* [Directions for this task] Scan the lines below for the string "programmedSpeed" and report how many lines contain it, giving only the number.

(Records excerpted from a collection)
--- src/logic/fes_defs.vh ---
// Constants for the following-error supervisor and hold logic
`ifndef FES_DEFS_VH
`define FES_DEFS_VH

// ****************************************
// Widths
// ****************************************
`define FES_POS_W 32
`define FES_SPEED_W 32
`define FES_COND_W 16
`define FES_SEL_W 7

// ****************************************
// Reset values
// ****************************************
`define FES_LIMIT_RESET 32'h000007D0
`define FES_WARN_RESET 32'h7FFFFFFF
`define FES_HOLD_SEL_RESET 7'h7F
`define FES_HOLD_SPEED_RESET 32'h00000000
`define FES_COND_RESET 16'h0000

// ****************************************
// Condition word fields
// ****************************************
`define FES_COND_WARN_BIT 1
`define FES_COND_FAULT_BIT 8

// ****************************************
// Filter and timing
// ****************************************
`define FES_FILTER_COUNT 2
`define FES_CLK_HZ 10000000
`define FES_SERVO_PERIOD_US 1000
`define FES_SERVO_CYCLES ((`FES_CLK_HZ / 1000000) * `FES_SERVO_PERIOD_US)

`endif

--- src/logic/fes_supervisor.v ---
// Per-axis following-error supervision, drive enable and hold override
`timescale 1ns/1ns
`include "fes_defs.vh"

// Behaviour
// RQ1: Error magnitude beyond limit sets the fault bit in the condition word.
// RQ2: Axis fault raises motion fault by default; motion fault opens drive relay.
// RQ3: Limit resets to 2000 edges, held in user units.
// RQ4: Filter select: fault same period, or after 2 consecutive exceeding periods.
// RQ5: Error above warning threshold sets condition bit 1, no fault.
// RQ6: Error is demand position minus measured position every servo period.
// RQ7: Capture faulting error when loop goes off; clear when loop comes on. Code captures at the first axis fault after a clear.
// RQ8: Hold select -1 disables (reset), 0 to 63 picks the line.
// RQ9: Selected hold line is asserted when low.
// RQ10: Held move ramps to hold speed using the ramp rates, not cancelled.
// RQ11: Released hold ramps move back to its programmed speed.
// RQ12: Hold speed in user units, resets to zero, pausing the axis.
// RQ13: Hold affects only speed-controlled moves; linked, cam, geared run on.
// RQ14: Comparisons once per servo period against absolute error.
module fes_supervisor #(
    parameter POS_W = `FES_POS_W,
    parameter SPEED_W = `FES_SPEED_W,
    parameter COND_W = `FES_COND_W,
    parameter HOLD_LINES = 64,
    parameter FILTER_COUNT = `FES_FILTER_COUNT,
    parameter SERVO_CYCLES = `FES_SERVO_CYCLES
) (
    input wire ref_clk,
    input wire rst,
    input wire [POS_W-1:0] demandPosition,
    input wire [POS_W-1:0] measuredPosition,
    input wire limitWrite,
    input wire [POS_W-1:0] limitWriteData,
    input wire warnWrite,
    input wire [POS_W-1:0] warnWriteData,
    input wire limitFilterSelect,
    input wire faultRaisesMotion,
    input wire faultClear,
    input wire servoOn,
    input wire relayRequest,
    input wire holdSelectWrite,
    input wire [`FES_SEL_W-1:0] holdSelectWriteData,
    input wire holdSpeedWrite,
    input wire [SPEED_W-1:0] holdSpeedWriteData,
    input wire [HOLD_LINES-1:0] inputLines,
    input wire moveActive,
    input wire moveSpeedControlled,
    input wire [SPEED_W-1:0] programmedSpeed,
    input wire [SPEED_W-1:0] rampUpRate,
    input wire [SPEED_W-1:0] rampDownRate,
    output reg servoTick,
    output reg [POS_W-1:0] followingError,
    output reg [COND_W-1:0] axisConditionWord,
    output reg motionFault,
    output reg driveEnableRelay,
    output reg [POS_W-1:0] faultErrorCapture,
    output reg [POS_W-1:0] followingErrorLimit,
    output reg [POS_W-1:0] followingErrorWarnThreshold,
    output reg [`FES_SEL_W-1:0] holdInputSelect,
    output reg [SPEED_W-1:0] holdSpeed,
    output reg holdActive,
    output reg [SPEED_W-1:0] commandSpeed
);

    // ****************************************
    // Declarations
    // ****************************************
    localparam CNT_W = 32;
    localparam FILT_W = 4;
    localparam [CNT_W-1:0] TICK_LAST = SERVO_CYCLES - 1;
    localparam integer FILTER_INT = FILTER_COUNT;
    localparam [FILT_W-1:0] FILTER_LAST = FILTER_INT[FILT_W-1:0];
    localparam IDX_W = `FES_SEL_W - 1;

    reg [CNT_W-1:0] tickCount;
    reg [FILT_W-1:0] exceedRun;
    reg servoOnPrev;
    reg axisFaultRaised;
    wire [POS_W-1:0] errorValue;
    wire [POS_W-1:0] errorMagnitude;
    wire exceedsLimit;
    wire exceedsWarn;
    wire faultQualified;
    wire faultEvent;
    wire motionEvent;
    wire captureEvent;
    wire servoOnRise;
    wire [IDX_W-1:0] holdLineIndex;
    wire holdLineLow;
    wire holdEnabled;
    wire holdApplies;
    wire [SPEED_W-1:0] rampTarget;
    wire [SPEED_W-1:0] rampedSpeed;
    reg [FILT_W-1:0] next_exceedRun;

    // ****************************************
    // Servo period divider
    // ****************************************
    // Every comparison waits for this pulse so results stay period-aligned
    always @(posedge ref_clk) begin
        if (rst) begin
            tickCount <= {CNT_W{1'b0}};
            servoTick <= 1'b0;
        end else if (tickCount == TICK_LAST) begin
            tickCount <= {CNT_W{1'b0}};
            servoTick <= 1'b1; // see RQ14
        end else begin
            tickCount <= tickCount + {{(CNT_W-1){1'b0}}, 1'b1};
            servoTick <= 1'b0;
        end
    end

    // ****************************************
    // Configuration holding registers
    // ****************************************
    always @(posedge ref_clk) begin
        if (rst) begin
            followingErrorLimit <= `FES_LIMIT_RESET; // see RQ3
            followingErrorWarnThreshold <= `FES_WARN_RESET;
            holdInputSelect <= `FES_HOLD_SEL_RESET; // see RQ8
            holdSpeed <= `FES_HOLD_SPEED_RESET; // see RQ12
        end else begin
            if (limitWrite) begin
                followingErrorLimit <= limitWriteData;
            end
            if (warnWrite) begin
                followingErrorWarnThreshold <= warnWriteData;
            end
            // Values outside -1 and 0 to 63 are ignored
            if (holdSelectWrite &&
                (holdSelectWriteData == `FES_HOLD_SEL_RESET ||
                 !holdSelectWriteData[`FES_SEL_W-1])) begin
                holdInputSelect <= holdSelectWriteData; // see RQ8
            end
            if (holdSpeedWrite) begin
                holdSpeed <= holdSpeedWriteData; // see RQ12
            end
        end
    end

    // ****************************************
    // Error computation and comparison
    // ****************************************
    fes_error_compare #(
        .POS_W(POS_W)
    ) u_compare (
        .demandPosition(demandPosition),
        .measuredPosition(measuredPosition),
        .followingErrorLimit(followingErrorLimit),
        .followingErrorWarnThreshold(followingErrorWarnThreshold),
        .errorValue(errorValue),
        .errorMagnitude(errorMagnitude),
        .exceedsLimit(exceedsLimit),
        .exceedsWarn(exceedsWarn)
    );

    always @(posedge ref_clk) begin
        if (rst) begin
            followingError <= {POS_W{1'b0}};
        end else if (servoTick) begin
            followingError <= errorValue; // see RQ6
        end
    end

    // ****************************************
    // Limit filter
    // ****************************************
    // Run of consecutive exceeding periods, saturating at the filter length
    always @* begin
        next_exceedRun = exceedRun;
        if (!exceedsLimit) begin
            next_exceedRun = {FILT_W{1'b0}};
        end else if (exceedRun < FILTER_LAST) begin
            next_exceedRun = exceedRun + {{(FILT_W-1){1'b0}}, 1'b1};
        end
    end

    always @(posedge ref_clk) begin
        if (rst) begin
            exceedRun <= {FILT_W{1'b0}};
        end else if (servoTick) begin
            exceedRun <= next_exceedRun; // see RQ4
        end
    end

    // Filtered mode trades a period of latency for immunity to a lone spike
    assign faultQualified = limitFilterSelect ? (next_exceedRun >= FILTER_LAST)
        : exceedsLimit; // see RQ4
    assign faultEvent = servoTick && faultQualified; // see RQ1
    // Motion fault follows only while the axis fault is set to propagate
    assign motionEvent = faultEvent && faultRaisesMotion; // see RQ2

    // ****************************************
    // Condition word and faults
    // ****************************************
    always @(posedge ref_clk) begin
        if (rst) begin
            axisConditionWord <= `FES_COND_RESET;
        end else begin
            if (servoTick) begin
                axisConditionWord[`FES_COND_WARN_BIT] <= exceedsWarn; // see RQ5
            end
            // Set wins over a clear in the same cycle
            if (faultEvent) begin
                axisConditionWord[`FES_COND_FAULT_BIT] <= 1'b1; // see RQ1
            end else if (faultClear) begin
                axisConditionWord[`FES_COND_FAULT_BIT] <= 1'b0;
            end
        end
    end

    always @(posedge ref_clk) begin
        if (rst) begin
            axisFaultRaised <= 1'b0;
            motionFault <= 1'b0;
        end else begin
            if (faultEvent) begin
                axisFaultRaised <= 1'b1;
            end else if (faultClear) begin
                axisFaultRaised <= 1'b0;
            end
            if (motionEvent) begin
                motionFault <= 1'b1; // see RQ2
            end else if (faultClear) begin
                motionFault <= 1'b0;
            end
        end
    end

    // Relay opens on the same edge as the motion fault, never a cycle late
    always @(posedge ref_clk) begin
        if (rst) begin
            driveEnableRelay <= 1'b0;
        end else begin
            driveEnableRelay <= relayRequest && !motionFault && !motionEvent; // see RQ2
        end
    end

    // ****************************************
    // Faulting error capture
    // ****************************************
    // Only the first event after a clear is kept
    assign captureEvent = faultEvent && !motionFault && !axisFaultRaised;
    assign servoOnRise = servoOn && !servoOnPrev;

    // Loop is forced off by the motion fault; capture is at the first axis fault event after a clear
    always @(posedge ref_clk) begin
        if (rst) begin
            servoOnPrev <= 1'b0;
            faultErrorCapture <= {POS_W{1'b0}};
        end else begin
            servoOnPrev <= servoOn;
            if (captureEvent) begin
                faultErrorCapture <= errorValue; // see RQ7
            end else if (servoOnRise) begin
                faultErrorCapture <= {POS_W{1'b0}}; // see RQ7
            end
        end
    end

    // ****************************************
    // Hold input and speed override
    // ****************************************
    assign holdEnabled = !holdInputSelect[`FES_SEL_W-1]; // see RQ8
    // While disabled the index lands on the top line; the enable masks it
    assign holdLineIndex = holdInputSelect[IDX_W-1:0];
    assign holdLineLow = !inputLines[holdLineIndex]; // see RQ9
    assign holdApplies = holdActive && moveSpeedControlled; // see RQ13
    // Release returns the same move to its own programmed speed
    assign rampTarget = !moveActive ? {SPEED_W{1'b0}}
        : (holdApplies ? holdSpeed : programmedSpeed); // see RQ10 RQ11

    always @(posedge ref_clk) begin
        if (rst) begin
            holdActive <= 1'b0;
        end else begin
            holdActive <= holdEnabled && holdLineLow; // see RQ9
        end
    end

    fes_speed_ramp #(
        .SPEED_W(SPEED_W)
    ) u_ramp (
        .ref_clk(ref_clk),
        .rst(rst),
        .stepEnable(servoTick),
        .targetSpeed(rampTarget),
        .rampUpRate(rampUpRate),
        .rampDownRate(rampDownRate),
        .rampedSpeed(rampedSpeed)
    );

    // Linked, cam and geared moves bypass the ramp entirely
    always @(posedge ref_clk) begin
        if (rst) begin
            commandSpeed <= {SPEED_W{1'b0}};
        end else if (moveSpeedControlled) begin
            commandSpeed <= rampedSpeed; // see RQ10 RQ11
        end else begin
            commandSpeed <= programmedSpeed; // see RQ13
        end
    end

endmodule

* [Solution for this task] 3